PITTSBURGH (KDKA) – It has been nearly two decades in the making. Now, a new, powerful Holocaust memorial is complete.

Chances are when you drink a can of pop, you don’t save the tab. However, some people saved the tabs for years and now, the simple, small pieces of metal make up a moving memorial in Squirrel Hill.

It took 17 years to collect six million tabs.

“Every one of those represents someone’s life. I mean, we don’t know who they are, but someone’s life was cut short,” Bill Walter said.

The tabs, sorted into 960 glass blocks, make up the sculpture. It’s a memorial dedicated to six million people killed during the Holocaust.

The project was started by Walter, who used to teach social studies at the Community Day School.

“When you think about the life you have had, that I have had, I’ve been lucky enough to go to high school, to college, get married, have children and grandchildren and then you start to think about that someone else who never that opportunity,” Walter said.

The memorial with so much meaning now stands on the grounds of the Community Day School.

It will serve as a place for reflection and as a teaching tool.

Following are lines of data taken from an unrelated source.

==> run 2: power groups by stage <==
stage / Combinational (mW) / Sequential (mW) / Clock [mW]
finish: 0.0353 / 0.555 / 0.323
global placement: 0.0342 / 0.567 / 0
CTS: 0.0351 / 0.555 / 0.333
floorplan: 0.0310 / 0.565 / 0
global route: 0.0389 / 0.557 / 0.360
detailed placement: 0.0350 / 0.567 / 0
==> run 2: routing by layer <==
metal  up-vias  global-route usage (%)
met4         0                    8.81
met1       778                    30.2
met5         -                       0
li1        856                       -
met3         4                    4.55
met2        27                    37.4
### config.mk
export PLATFORM = sky130hd
export DESIGN_NAME = alu_in_shifter
export DESIGN_NICKNAME = d
export VERILOG_FILES = /design/src/rtl/alu_pkg.sv /design/src/rtl/alu_shifter_comb.sv /design/src/rtl/alu_in_shifter.sv
export SDC_FILE = /design/constraint.sdc
export NUM_CORES = 1
export LEC_CHECK = 0
export CELL_PAD_IN_SITES_DETAIL_PLACEMENT = 0
export CELL_PAD_IN_SITES_GLOBAL_PLACEMENT = 2
export CORE_UTILIZATION = 22
export DETAILED_ROUTE_END_ITERATION = 8
export PLACE_DENSITY_LB_ADDON = 0.12
export SLEW_MARGIN = 5
export SYNTH_ARGS = -nofsm -noshare
export SYNTH_HDL_FRONTEND = slang
export SYNTH_SLANG_ARGS = --single-unit
### constraint.sdc
create_clock -name clk -period 0.8 [get_ports clk]
set_input_delay 0.08 -clock clk [delete_from_list [all_inputs] [get_ports clk]]
set_output_delay 0.08 -clock clk [all_outputs]
set_load 0.02 [all_outputs]
### src/rtl/alu_pkg.sv
// Shared ALU definitions: CB-prefix shift operation encodings and the
// left/right decode bit of op543.
package alu_pkg;

  typedef enum logic [2:0] {
    RLC = 3'd0,
    RRC = 3'd1,
    RL  = 3'd2,
    RR  = 3'd3,
    SLA = 3'd4,
    SRA = 3'd5,
    SLL = 3'd6,
    SRL = 3'd7
  } shift_op_t;

  // op543 bit that selects direction: 0 = left, 1 = right
  localparam int unsigned SHIFT_DIR_BIT = 0;

endpackage

### src/rtl/alu_shifter_comb.sv
// Combinational Z80 rotate/shift unit. With ALU_SHIFTER_SLL_EN defined,
// op 110 inserts a 1 (undocumented SLL); otherwise it behaves as SLA.
module alu_shifter_comb
  import alu_pkg::*;
(
  input  logic [7:0] db,
  input  logic [2:0] op543,
  input  logic       cf_in,
  input  logic       shift_enable,
  output logic [7:0] result,
  output logic       cf
);

  logic w_ins;

  always_comb begin
    w_ins = 1'b0;
    case (shift_op_t'(op543))
      RLC:     w_ins = db[7];
      RRC:     w_ins = db[0];
      RL:      w_ins = cf_in;
      RR:      w_ins = cf_in;
      SLA:     w_ins = 1'b0;
      SRA:     w_ins = db[7];
`ifdef ALU_SHIFTER_SLL_EN
      SLL:     w_ins = 1'b1;
`else
      SLL:     w_ins = 1'b0;
`endif
      SRL:     w_ins = 1'b0;
      default: w_ins = 1'b0;
    endcase
  end

  always_comb begin
    result = db;
    cf     = cf_in;
    if (shift_enable) begin
      if (op543[SHIFT_DIR_BIT]) begin
        result = {w_ins, db[7:1]};
        cf     = db[0];
      end else begin
        result = {db[6:0], w_ins};
        cf     = db[7];
      end
    end
  end

endmodule

### src/rtl/alu_in_shifter.sv
// A-Z80 ALU input shifter: one registered stage between the data bus and
// the nibble datapath. Optional SLL behaviour via macro ALU_SHIFTER_SLL_EN.
module alu_in_shifter
  import alu_pkg::*;
(
  input  logic       clk,
  input  logic       reset,
  input  logic [7:0] db,
  input  logic [2:0] op543,
  input  logic       cf_in,
  input  logic       shift_enable,
  output logic [3:0] db_in_low,
  output logic [3:0] db_in_high,
  output logic       cf_out
);

  logic [7:0] w_result_p0;
  logic       w_cf_p0;
  logic [7:0] r_result_p1;
  logic       r_cf_p1;

  alu_shifter_comb u_comb (
    .db          (db),
    .op543       (op543),
    .cf_in       (cf_in),
    .shift_enable(shift_enable),
    .result      (w_result_p0),
    .cf          (w_cf_p0)
  );

  // p0 -> p1: outputs clear immediately on reset, so data is reset too
  always_ff @(posedge clk or posedge reset) begin
    if (reset) begin
      r_result_p1 <= 8'h00;
      r_cf_p1     <= 1'b0;
    end else begin
      r_result_p1 <= w_result_p0;
      r_cf_p1     <= w_cf_p0;
    end
  end

  assign db_in_low  = r_result_p1[3:0];
  assign db_in_high = r_result_p1[7:4];
  assign cf_out     = r_cf_p1;

endmodule

==> results of run 1 <==
-- power groups by stage --
stage                     combinational, uW  clock, uW  sequential, uW
after floorplan                        97.7          0             565
after global placement                  365          0             511
after detailed placement                363          0             511
after CTS                               365        350             512
after global routing                    401        366             514
final                                   366        335             511
-- kinds of logic (layout without fill, tap and decap cells) --
kind of cell    Yosys count  in the layout  synth area share
compound gates           12             12             0.161
buf+inv                   5             37            0.0556
flops                     9              9             0.500
mux                       9              9             0.200
simple gates              9              9            0.0833
-- state kept, by name, indices dropped and copies added, names as in the netlist --
register     count
cf_out           1
r_result_p1      8
-- worst paths after layout --
| path | startpoint | endpoint | slack (ps) | cells past startpoint |
|---|---|---|---|---|
| worst min-delay path | reset | r_result_p1[1] | 70 | 2 |
| min in group clk | db[0] | r_result_p1[0] | 200 | 3 |
| max in group asynchronous | reset | cf_out | 500 | 2 |
| worst max-delay path | r_result_p1[5] | db_in_high[1] | -40 | 1 |
-- cell usage in the layout, fill, tap and decap left out --
master | synthesis | routed
nand2_1 | 1 | 1
o22ai_2 | 0 | 1
buf_12 | 0 | 1
dfrtp_1 | 9 | 9
o311ai_2 | 0 | 1
mux2i_1 | 9 | 9
dlymetal6s2s_1 | 0 | 1
nor2_1 | 7 | 7
o211a_1 | 1 | 1
buf_6 | 0 | 9
clkinv_2 | 0 | 1
clkbuf_4 | 0 | 3
clkdlybuf4s50_1 | 0 | 7
nand3b_1 | 1 | 1
o21ai_0 | 1 | 1
o21a_1 | 1 | 1
inv_1 | 2 | 2
buf_4 | 1 | 7
dlygate4sd2_1 | 0 | 6
a21oi_1 | 7 | 7
-- stage by stage --
step | setup TNS [ps] | util
floorplan | 0 | -
global placement | -4650 | 0.396
detailed placement | -4660 | 0.396
CTS | -425 | 0.416
global route | -535 | 0.421
finish | -313 | 0.421
-- layer usage --
metal	wire (um)	vias up
met4	5	0
met3	63	2
li1	-	218
met1	471	170
met2	448	18
met5	0	-
-- repair_timing --
action                     CTS  global route
setup endpoints to repair   18            11
hold endpoints to repair     0             0
resized for setup           61             2
hold buffers                 0             0
pin swaps                    0             2
cloned                       0             0
-- final cells by class --
cell class                      count  area share
Clock buffer                        3      0.0276
Clock inverter                      1     0.00613
Inverter                            2     0.00919
Multi-Input combinational cell     30       0.262
Sequential cell                     9       0.276
Tap cell                           27      0.0413
Timing Repair Buffer               31       0.378
==> run metrics, run 1 <==
core box area 1940 um2; VDD IR max 424 uV; DP Cell Count 99; CTS tree yes; Sequential Power Share 0.422; sequential area share after synthesis 0.500; Final Instance Area 817 um2; Post-Layout Cell Count 103; Yosys cell types 14; register bit total from synthesis 9; crit path max fanout 1; top cells by area, synth dfrtp_1 50%, mux2i_1 20%, a21oi_1 7.8%; Ant. Diodes 0; Post-DP HPWL 805 um; synth cell count leaders 9 x dfrtp_1, 9 x mux2i_1, 7 x a21oi_1, 7 x nor2_1; slowest stage delay, CP 370 ps; io pins 24; GR Overflow Total 0; register area 225 um2; Post-Synthesis Cells 44; average vias per placed instance 3.96; CP Cell Sequence buf_6; CTS Buffer Depth 2; Psw 331 uW; Fillers 208; H-tree depth 1; area fraction of the dominant cell type after synthesis 0.500; Total GRT Usage 0.108; Place WS -386 ps; clock root buffer clkbuf_4; gpl congestion 0.761; Detailed Route Iter0 Violations 4; Wirelength per Cell 9.60 um; max cap viols 0; Synth Cell Area 450 um2; Die Footprint 2230 um2; initial antenna violation count 0; total power 1210 uW; CP startpoint kind flip-flop; Critical path buffers and inverters 1; first-pass GRT wire length 1.60 mm; row cnt 16; Synth warnings 0; Crit path arrival time 760 ps; Post CTS Setup Buffer Count 0; Placed Area 769 um2; Fin. Hold Viols 0; fin nets 92; Period Utilization, post-route 1.05; vias in the first global route 377; PD cells 1480 nW/um2; Initial Util 0.232; cell taking the most area after synthesis dfrtp_1; layout cells sized above 1 0.303; P_int 882 uW; unrepaired setup endpoints after global routing yes; Die Span X 47.3 um; EDFF count, synth 0; ANT nets after route 0; Mean Syn Cell Area 10.2 um2; Sw Ratio 0.273; TritonCTS buffer count 3; status finished, violations left; Top FF cell, synth dfrtp_1; Setup CP Type reg2out; area of the multi-input gates 214 um2; CTS clk-pin slew, worst paths 60 ps; fmax 1190 MHz; min cycle time layout 843 ps; WL final 989 um; grt peak-use layer met2; failing checks negative setup slack; Die H 47.3 um; IO buf count 23; Gate power share 0.302; Slew @ Worst Pin 305 ps; CP Capture Type output pin; total clock sinks 9; largest net degree at the start of global routing 12; Async S/R FF share, synth 1.00; slack of the critical path -42.8 ps; Final setup viols 9; Global Route met1 Usage 0.143; worst min-delay path class in2async; GR Layer Usage met3 0.0154; Slew HR 0.796; vias after detailed routing 408; Slew Limit Fails 0; clock power share 0.277; Leakage 0.000400 uW; slowest CP cell dfrtp_1; DR pass1 iterations 5; Hold Slack 69.5 ps; syn_nets 59; # DRC 0; Worst Path Required 720 ps; cell family with most CP delay flip-flops; Layout area overhead 81.4%; M2 GR Usage 0.153
No activity file was read; power rests on OpenSTA's default activity.
`config.mk`:
```
export PLATFORM = sky130hd
export DESIGN_NAME = atmega_tim_prescaler_ctrl
export DESIGN_NICKNAME = d
export VERILOG_FILES = /design/src/rtl/atmega_tim_pkg.sv /design/src/rtl/atmega_tim_psc_cnt.sv /design/src/rtl/atmega_tim_prescaler_ctrl.sv
export SDC_FILE = /design/constraint.sdc
export NUM_CORES = 1
export LEC_CHECK = 0
export ABC_AREA = 1
export CAP_MARGIN = 20
export CORE_MARGIN = 1.5
export CORE_UTILIZATION = 35
export CTS_BUF_LIST = sky130_fd_sc_hd__clkbuf_8
export CTS_CLUSTER_SIZE = 28
export DETAILED_ROUTE_END_ITERATION = 6
export MAX_ROUTING_LAYER = met4
export RECOVER_POWER = 25
export SYNTH_ARGS = -nofsm -noshare
export SYNTH_HDL_FRONTEND = slang
export SYNTH_SLANG_ARGS = --single-unit
```
`constraint.sdc`:
```
create_clock -name clk_i -period 3.2 [get_ports clk_i]
set_clock_uncertainty 0.1 [all_clocks]
set_input_delay 0.64 -clock clk_i [delete_from_list [all_inputs] [get_ports clk_i]]
set_output_delay 0.64 -clock clk_i [all_outputs]
set_load 0.01 [all_outputs]
```
[config.mk]
export PLATFORM = sky130hd
export DESIGN_NAME = cache_fill_ctrl
export DESIGN_NICKNAME = d
export VERILOG_FILES = /design/src/rtl/cache_fill_ctrl.sv
export SDC_FILE = /design/constraint.sdc
export NUM_CORES = 1
export LEC_CHECK = 0
export BUFFER_PORTS_ARGS = -buffer_cell sky130_fd_sc_hd__buf_2
export CAP_MARGIN = 10
export CELL_PAD_IN_SITES_DETAIL_PLACEMENT = 0
export CELL_PAD_IN_SITES_GLOBAL_PLACEMENT = 1
export CORE_AREA = 2 2 69 97
export CTS_CLUSTER_SIZE = 24
export DETAILED_ROUTE_END_ITERATION = 7
export DIE_AREA = 0 0 71 99
export PLACE_DENSITY_LB_ADDON = 0.15
export REMOVE_ABC_BUFFERS = 1
export SYNTH_ARGS = -nofsm -noshare
export SYNTH_HDL_FRONTEND = slang
export SYNTH_SLANG_ARGS = --single-unit
[constraint.sdc]
create_clock -name clk -period 2.4 [get_ports clk]
set_input_delay 0.12 -clock clk [delete_from_list [all_inputs] [get_ports clk]]
set_output_delay 0.12 -clock clk [all_outputs]
set_load 0.03 [all_outputs]
[src/rtl/cache_fill_ctrl.sv]
// Cache-line fill controller: per-word reads with a bounded number of outstanding requests.
// Define CRITICAL_WORD_FIRST_EN to start each fill at the missed word and wrap around the line.
module cache_fill_ctrl #(
  parameter int ADDR_W          = 16,
  parameter int WORD_BYTES      = 2,
  parameter int WORDS_PER_LINE  = 8,
  parameter int MAX_OUTSTANDING = 4
) (
  input  logic                              clk,
  input  logic                              rst,
  input  logic                              miss_detected,
  input  logic [ADDR_W-1:0]                 miss_address,
  input  logic                              mem_ready,
  input  logic                              memory_data_valid,
  output logic                              fsm_busy,
  output logic                              mem_req,
  output logic [ADDR_W-1:0]                 memory_address,
  output logic                              write_data_array,
  output logic [$clog2(WORDS_PER_LINE)-1:0] data_word_sel,
  output logic                              write_tag_array,
  output logic                              fill_done
);

  localparam int SEL_W = $clog2(WORDS_PER_LINE);
  localparam int CNT_W = SEL_W + 1;
  localparam int WB_SH = $clog2(WORD_BYTES);
  localparam int OFF_W = $clog2(WORD_BYTES * WORDS_PER_LINE);
  localparam logic [CNT_W-1:0] LINE_WORDS = CNT_W'(WORDS_PER_LINE);
  localparam logic [CNT_W-1:0] MAX_OUT    = CNT_W'(MAX_OUTSTANDING);
  localparam logic [CNT_W-1:0] LAST_RSP   = CNT_W'(WORDS_PER_LINE - 1);
  localparam logic [CNT_W-1:0] CNT_ONE    = CNT_W'(1);

  // state  | meaning
  // S_IDLE | waiting for a miss
  // S_FILL | issuing requests and writing returned words
  // S_DONE | one-cycle fill_done pulse
  typedef enum logic [1:0] {
    S_IDLE = 2'd0,
    S_FILL = 2'd1,
    S_DONE = 2'd2
  } state_t;

  state_t             r_state;
  logic [ADDR_W-1:0]  r_base;
  logic [ADDR_W-1:0]  r_last_addr;
  logic [CNT_W-1:0]   r_req_cnt;
  logic [CNT_W-1:0]   r_rsp_cnt;
  logic [SEL_W-1:0]   r_crit;
  logic               r_busy;
  logic               r_done;

  logic [CNT_W-1:0]   w_outstanding;
  logic               w_req;
  logic               w_accept;
  logic               w_rsp;
  logic               w_last_rsp;
  logic [SEL_W-1:0]   w_req_idx;
  logic [SEL_W-1:0]   w_rsp_idx;
  logic [ADDR_W-1:0]  w_req_addr;
  logic [ADDR_W-1:0]  w_base_next;
  logic               w_unused_offset;

  assign w_outstanding = r_req_cnt - r_rsp_cnt;
  assign w_req         = (r_state == S_FILL) && (r_req_cnt < LINE_WORDS) && (w_outstanding < MAX_OUT);
  assign w_accept      = w_req && mem_ready;
  assign w_rsp         = (r_state == S_FILL) && memory_data_valid && (w_outstanding != '0);
  assign w_last_rsp    = (r_rsp_cnt == LAST_RSP);

  // Index arithmetic is SEL_W wide so the rotated order wraps inside the line.
  assign w_req_idx     = r_crit + r_req_cnt[SEL_W-1:0];
  assign w_rsp_idx     = r_crit + r_rsp_cnt[SEL_W-1:0];
  assign w_req_addr    = r_base + (ADDR_W'(w_req_idx) << WB_SH);
  assign w_base_next   = {miss_address[ADDR_W-1:OFF_W], {OFF_W{1'b0}}};
  assign w_unused_offset = ^miss_address[OFF_W-1:0];

  assign fsm_busy         = r_busy;
  assign fill_done        = r_done;
  assign mem_req          = w_req;
  assign memory_address   = w_req ? w_req_addr : r_last_addr;
  assign write_data_array = w_rsp;
  assign data_word_sel    = w_rsp_idx;
  assign write_tag_array  = w_rsp && w_last_rsp;

  always_ff @(posedge clk) begin
    if (rst) begin
      r_state     <= S_IDLE;
      r_base      <= '0;
      r_last_addr <= '0;
      r_req_cnt   <= '0;
      r_rsp_cnt   <= '0;
      r_crit      <= '0;
      r_busy      <= 1'b0;
      r_done      <= 1'b0;
    end else begin
      case (r_state)
        S_IDLE: begin
          if (miss_detected) begin
            r_state   <= S_FILL;
            r_base    <= w_base_next;
            r_req_cnt <= '0;
            r_rsp_cnt <= '0;
            r_busy    <= 1'b1;
`ifdef CRITICAL_WORD_FIRST_EN
            r_crit    <= miss_address[OFF_W-1:WB_SH];
`else
            r_crit    <= '0;
`endif
          end
        end
        S_FILL: begin
          if (w_accept) begin
            r_req_cnt   <= r_req_cnt + CNT_ONE;
            r_last_addr <= w_req_addr;
          end
          if (w_rsp) begin
            r_rsp_cnt <= r_rsp_cnt + CNT_ONE;
            if (w_last_rsp) begin
              r_state <= S_DONE;
              r_done  <= 1'b1;
            end
          end
        end
        S_DONE: begin
          r_state <= S_IDLE;
          r_busy  <= 1'b0;
          r_done  <= 1'b0;
        end
        default: begin
          r_state <= S_IDLE;
          r_busy  <= 1'b0;
          r_done  <= 1'b0;
        end
      endcase
    end
  end

endmodule
==> results of run 1 <==
kinds of logic (layout without fill, tap and decap cells):
logic type | after synthesis | count (layout)
simple gates | 80 | 80
other cells | 1 | 1
xor+xnor | 2 | 2
fa+ha+maj | 6 | 6
compound gates | 34 | 34
mux | 31 | 31
flops | 39 | 39
buf+inv | 24 | 75
registers in the layout (all words and copies together) (netlist names):
register and cells:
r_last_addr 15, r_base 12, r_req_cnt 4, r_rsp_cnt 4, r_state 2, fill_done 1
fsm_busy 1
cell usage in the layout, fill, tap and decap left out, types with 2 or more instances in the layout:
cell type	count
dfxtp_1	34
nand2_1	30
buf_2	24
nor2_1	19
a21oi_1	19
buf_4	18
buf_6	16
mux2_4	15
mux2i_1	15
nand3_1	10
clkbuf_8	6
dfxtp_2	5
inv_2	4
nor3_1	4
nand2b_1	3
o21ai_0	3
inv_1	3
ha_1	3
nand3b_1	2
ha_4	2
buf_12	2
stage by stage:
stage               utilization, %    TNS, ns  std cells
finish                       42.80     -1.331        340
global route                 42.80     -2.451        340
CTS                          42.37     -1.457        338
detailed placement           37.42  -0.002206        328
global placement             37.42          0        328
floorplan                        -     -8.152        200
critical path: stages (launching register included):
cell     delay, ns
dfxtp_2       0.33
inv_2         0.07
ha_4          0.13
inv_2         0.03
fa_2          0.35
xor2_2        0.17
nor3_1        0.14
and3_4        0.27
buf_6         0.15
mux2_4        0.31
buf_6         0.14
per-layer routing:
| layer | global-route usage, % | vias up |
|---|---|---|
| met5 | 0 | - |
| met4 | 5.225 | 0 |
| met3 | 3.374 | 6 |
| met2 | 24.66 | 36 |
| met1 | 18.38 | 753 |
| li1 | - | 838 |
worst min path at each step:
stage	slack (ns)	cells past startpoint	startpoint	to
floorplan	0.19	1	rst	fill_done
global placement	0.36	3	miss_address[15]	r_base[15]
detailed placement	0.37	3	miss_address[7]	r_base[7]
CTS	0.05	3	miss_address[7]	r_base[7]
global route	0.06	3	miss_address[8]	r_base[8]
finish	0.06	3	miss_address[7]	r_base[7]
what timing repair did:
action / in CTS / in global routing
endpoints found under the setup margin: 18 / 17
buffers inserted: 2 / 2
resized for setup: 52 / 5
gates cloned: 1 / 0
pin swaps: 4 / 1
power by group through the flow:
stage	Combinational (mW)	Clock (mW)	Sequential, mW
floorplan	0.129	0	0.698
global placement	0.226	0	0.696
detailed placement	0.225	0	0.696
CTS	0.261	0.471	0.682
global route	0.290	0.502	0.685
finish	0.265	0.453	0.682
area by class of cell:
cell class	instances	area [sq um]	share of cell area, %
Multi-Input combinational cell	154	1146	43.41
Sequential cell	39	787.0	29.81
Timing Repair Buffer	61	503.0	19.05
Tap cell	72	90.09	3.412
Clock buffer	6	82.58	3.128
Inverter	7	26.28	0.9953
Clock inverter	1	5.005	0.1896
==> metrics.md, run 1 <==
| Metric | Value |
|---|---|
| Status | finished, violations left |
| Violated checks | setup timing |
| P_sw | 380.8 uW |
| Final Critical Period | 2.503 ns |
| Setup violators final | 16 |
| Vias per inst | about 4.8 |
| GP Congestion | 0.7630 |
| DIE HEIGHT | 99 microns |
| Rows | 34 |
| Cells on worst reg2reg path | 9 |
| First-pass GRT wire length | 8162 microns |
| Clock power frac | 32.3% |
| Worst IR drop on VDD | 0.2639 mV |
| Met2 wire len | roughly 2400 microns |
| Antenna violations before repair | 0 |
| RSZ-0062 raised after global routing | yes |
| Number of antenna repair diodes | 0 |
| CTS H-tree lvls | 2 |
| Logic gate share of total power | 19.0% |
| FF+latch count, synth | 39 |
| CTS Buf Count | 5 |
| Post-synth top area share | 39.27% |
| Final Total Pwr | 1.400 mW |
| Main flop type after synthesis | dfxtp_1 |
| R2R Path End | r_rsp_cnt[3] |
| CP Max Fanout | 5 |
| Remaining DRCs | 0 |
| Skew final | 0.003776 ns |
| Starting Density | 32.23% |
| Final slew viol count | 0 |
| EDFF count, synth | 0 |
| Internal power | 1.019 mW |
| Post-layout nets | 295 |
| Met1 wire length | 2103 microns |
| Sw Ratio | a little over a quarter |
| Clock root buffer master | clkbuf_8 |
| Post-DP Area | 0.002308 sq mm |
| Post-synthesis mux area share | 18.31% |
| Post-Synth XOR/XNOR Area | 0.8811% |
| Filler cells | 627 |
| Sequential share of the synthesized area | between 30 and 40% |
| Worst Path Arrival | roughly 2.4 ns |
| Largest cells by area after synthesis | dfxtp_1 (39%), mux2i_1 (7.6%), mux2_4 (6.8%) |
| Startpoint types | flop |
| Starting DRT DRC Count | 52 |
| Layout area overhead | 32.79% |
| Reg power frac | 48.7% |
| Most frequent cell after synthesis | dfxtp_1 |
| Pre-antenna DRT Iters | 4 |
| Pleak | 1.121 nW |
| Post-DP HPWL | about 3200 microns |
| Boundary Pins | 45 |
| Buffers on Ports | 39 |
| Number of routed nets with antenna violations | 0 |
| FF-to-FF setup slack | 0.17 ns |
| Synthesized area per cell | 9.162 sq um |
| FMAX | 399.5 MHz |
| Synth Area in Simple Gates | around a fifth |
| Worst Hold Class | in -> reg |
| Pwr/cell area | 530.3 mW/mm^2 |
| Routed wire length | 4773 microns |
| Worst Setup End Kind | output pin |
| Die W | a little over 70 microns |
| Critical Path RT | 2.28 ns |
| Share of layout cells above drive strength 1 | 39.93% |
| Asr flop ratio synth | 0% |
| Worst Setup Path Type | reg -> out |
| RR Startpoint | r_rsp_cnt[1] |
| Post-Syn Area | 0.001988 sq mm |
| Global route total overflow | 0 |
| Number of max-cap violations | 0 |
| DP Worst Slack | -0.002206 ns |
| CTS tree | yes |
| Main combinational cell family by area after synthesis | simple AND/OR/NAND/NOR gates |
| Synth cell count leaders | dfxtp_1 (39), nand2_1 (30), a21oi_1 (19), nor2_1 (19), mux2i_1 (15) |
| Final instance area | 0.002640 sq mm |
| Die area | 0.007029 sq mm |
| Final Cycle Share | 104.3% |
| Worst skew pair latency | 0.29 ns |
| Core footprint | 0.006168 sq mm |
| CTS clk-pin slew, worst paths | around 0.08 ns |
| Final Hold Violating Endpoints | 0 |
| Dominant cell type by area after synthesis | dfxtp_1 |
| Synth Area in Compound Gates | 10.82% |
| Adder-cell share of the synthesized area | 4.154% |
| GR Util All Layers | 14.72% |
| CTS Hold Bufs | 0 |
| Max Root-Sink Buffers | 2 |
| Worst hold slack | around 0.062 ns |
| Vias in the first global route | 1,665 |
| CP Capture Point | memory_address[9] |
| YS warnings | 0 |
| Mapped Cells | roughly 220 |
| Clk sink count | 39 |
| Metal3 WL | 203 microns |
| Worst Slack Setup Final | -0.1030 ns |
| CP Launch Point | r_req_cnt[0] |
| Largest net degree at the start of global routing | 38 |
| Total number of vias | around 1.6k |
| Netlist cell types | 44 |
| Top Metal Used | met4 |
| WL/cell | ~14 microns |
(Power assumes the default switching activity.)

“People are welcome to come anytime and respectfully walk through it, experience it. Everyone who has come through so far has had a very personal experience with it,” Avi Baran Munro said.

Former students, community leaders, and so many others gathered for the dedication ceremony over the weekend.

“We expect that memorializing the victims also carries with it the responsibility to act in a way that prevents crimes against humanity from happening in the future,” Munro said.